── PROVIDED DATA
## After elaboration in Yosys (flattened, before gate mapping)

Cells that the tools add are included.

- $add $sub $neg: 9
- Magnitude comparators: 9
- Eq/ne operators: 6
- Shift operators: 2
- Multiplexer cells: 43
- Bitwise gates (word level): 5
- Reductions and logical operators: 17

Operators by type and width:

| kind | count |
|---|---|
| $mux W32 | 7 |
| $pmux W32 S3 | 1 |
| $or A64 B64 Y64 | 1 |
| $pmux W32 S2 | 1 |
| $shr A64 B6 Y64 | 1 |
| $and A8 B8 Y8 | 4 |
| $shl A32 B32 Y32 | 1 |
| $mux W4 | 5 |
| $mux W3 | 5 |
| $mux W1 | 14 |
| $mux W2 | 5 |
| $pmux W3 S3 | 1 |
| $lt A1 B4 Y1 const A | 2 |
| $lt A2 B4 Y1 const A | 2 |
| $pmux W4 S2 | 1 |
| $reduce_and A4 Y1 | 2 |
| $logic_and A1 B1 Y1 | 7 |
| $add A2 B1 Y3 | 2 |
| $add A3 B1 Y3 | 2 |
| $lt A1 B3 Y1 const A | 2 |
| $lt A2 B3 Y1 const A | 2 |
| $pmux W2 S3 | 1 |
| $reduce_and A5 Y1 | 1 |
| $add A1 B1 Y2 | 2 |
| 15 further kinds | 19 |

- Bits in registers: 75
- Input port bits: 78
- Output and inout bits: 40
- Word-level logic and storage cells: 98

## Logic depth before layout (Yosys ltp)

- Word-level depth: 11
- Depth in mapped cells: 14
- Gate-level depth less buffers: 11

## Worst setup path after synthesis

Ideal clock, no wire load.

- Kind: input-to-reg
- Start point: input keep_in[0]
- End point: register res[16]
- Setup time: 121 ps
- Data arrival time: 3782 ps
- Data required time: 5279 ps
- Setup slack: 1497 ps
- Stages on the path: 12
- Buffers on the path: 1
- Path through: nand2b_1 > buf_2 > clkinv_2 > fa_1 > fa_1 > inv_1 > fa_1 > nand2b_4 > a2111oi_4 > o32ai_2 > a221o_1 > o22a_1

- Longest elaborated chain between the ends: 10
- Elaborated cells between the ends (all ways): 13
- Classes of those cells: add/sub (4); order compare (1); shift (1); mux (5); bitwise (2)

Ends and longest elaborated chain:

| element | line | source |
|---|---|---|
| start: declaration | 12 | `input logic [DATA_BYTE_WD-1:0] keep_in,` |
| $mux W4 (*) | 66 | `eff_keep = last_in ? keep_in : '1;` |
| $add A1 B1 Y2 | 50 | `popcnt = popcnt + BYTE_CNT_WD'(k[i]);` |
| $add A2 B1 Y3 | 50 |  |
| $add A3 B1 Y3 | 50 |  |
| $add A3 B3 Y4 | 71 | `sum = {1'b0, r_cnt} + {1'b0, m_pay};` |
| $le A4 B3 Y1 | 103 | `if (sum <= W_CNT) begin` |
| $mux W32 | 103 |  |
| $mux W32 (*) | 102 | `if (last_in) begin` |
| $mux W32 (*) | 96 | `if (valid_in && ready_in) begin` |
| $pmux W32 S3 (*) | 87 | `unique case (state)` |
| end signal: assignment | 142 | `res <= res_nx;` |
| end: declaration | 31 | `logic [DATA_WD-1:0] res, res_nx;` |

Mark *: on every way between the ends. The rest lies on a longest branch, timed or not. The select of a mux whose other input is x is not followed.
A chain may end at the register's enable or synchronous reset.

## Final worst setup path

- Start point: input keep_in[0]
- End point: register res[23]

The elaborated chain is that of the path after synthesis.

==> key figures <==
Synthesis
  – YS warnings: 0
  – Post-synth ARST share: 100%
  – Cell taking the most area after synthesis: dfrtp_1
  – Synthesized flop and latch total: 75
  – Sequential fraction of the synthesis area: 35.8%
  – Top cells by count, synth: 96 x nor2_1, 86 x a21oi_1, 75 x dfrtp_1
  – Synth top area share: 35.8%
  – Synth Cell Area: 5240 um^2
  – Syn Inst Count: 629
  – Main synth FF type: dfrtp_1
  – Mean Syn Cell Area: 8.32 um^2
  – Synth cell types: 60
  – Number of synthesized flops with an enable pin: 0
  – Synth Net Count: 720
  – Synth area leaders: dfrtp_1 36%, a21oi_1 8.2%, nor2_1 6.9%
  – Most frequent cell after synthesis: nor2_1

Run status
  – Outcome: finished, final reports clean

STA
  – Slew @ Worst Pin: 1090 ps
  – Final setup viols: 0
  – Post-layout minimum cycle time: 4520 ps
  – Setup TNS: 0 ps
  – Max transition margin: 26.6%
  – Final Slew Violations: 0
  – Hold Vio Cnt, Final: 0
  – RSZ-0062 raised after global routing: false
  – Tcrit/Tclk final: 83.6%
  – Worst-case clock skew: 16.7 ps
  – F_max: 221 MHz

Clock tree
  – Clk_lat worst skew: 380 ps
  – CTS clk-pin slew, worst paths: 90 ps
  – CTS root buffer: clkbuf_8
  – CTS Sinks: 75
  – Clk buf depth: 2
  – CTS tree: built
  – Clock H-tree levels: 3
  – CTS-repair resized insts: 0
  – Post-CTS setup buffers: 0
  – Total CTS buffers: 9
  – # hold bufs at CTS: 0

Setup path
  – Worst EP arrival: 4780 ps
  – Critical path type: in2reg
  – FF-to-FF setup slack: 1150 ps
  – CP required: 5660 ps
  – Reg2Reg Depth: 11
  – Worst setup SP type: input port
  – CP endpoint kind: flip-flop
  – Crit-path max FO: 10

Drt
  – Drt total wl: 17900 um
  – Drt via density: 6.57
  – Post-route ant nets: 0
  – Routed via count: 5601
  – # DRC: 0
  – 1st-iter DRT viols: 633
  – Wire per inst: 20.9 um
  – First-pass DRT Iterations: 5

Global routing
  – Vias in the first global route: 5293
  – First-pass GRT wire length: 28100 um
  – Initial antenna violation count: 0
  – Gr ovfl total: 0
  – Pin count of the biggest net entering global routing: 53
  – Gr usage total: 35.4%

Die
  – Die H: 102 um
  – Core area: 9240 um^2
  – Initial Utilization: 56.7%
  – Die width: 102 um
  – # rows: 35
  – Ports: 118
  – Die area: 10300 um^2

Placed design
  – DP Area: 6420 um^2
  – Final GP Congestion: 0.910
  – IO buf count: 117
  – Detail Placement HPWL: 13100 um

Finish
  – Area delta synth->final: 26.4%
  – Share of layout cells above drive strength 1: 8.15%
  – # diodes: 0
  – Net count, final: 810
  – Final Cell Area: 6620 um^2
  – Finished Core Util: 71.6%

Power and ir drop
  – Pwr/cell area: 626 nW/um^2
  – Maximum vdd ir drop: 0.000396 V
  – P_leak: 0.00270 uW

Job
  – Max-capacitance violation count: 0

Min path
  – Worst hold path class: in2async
────
If a line in the records above holds the string "Yosys", copy it.

● **ANSWER SPACE**
## After elaboration in Yosys (flattened, before gate mapping)
## Logic depth before layout (Yosys ltp)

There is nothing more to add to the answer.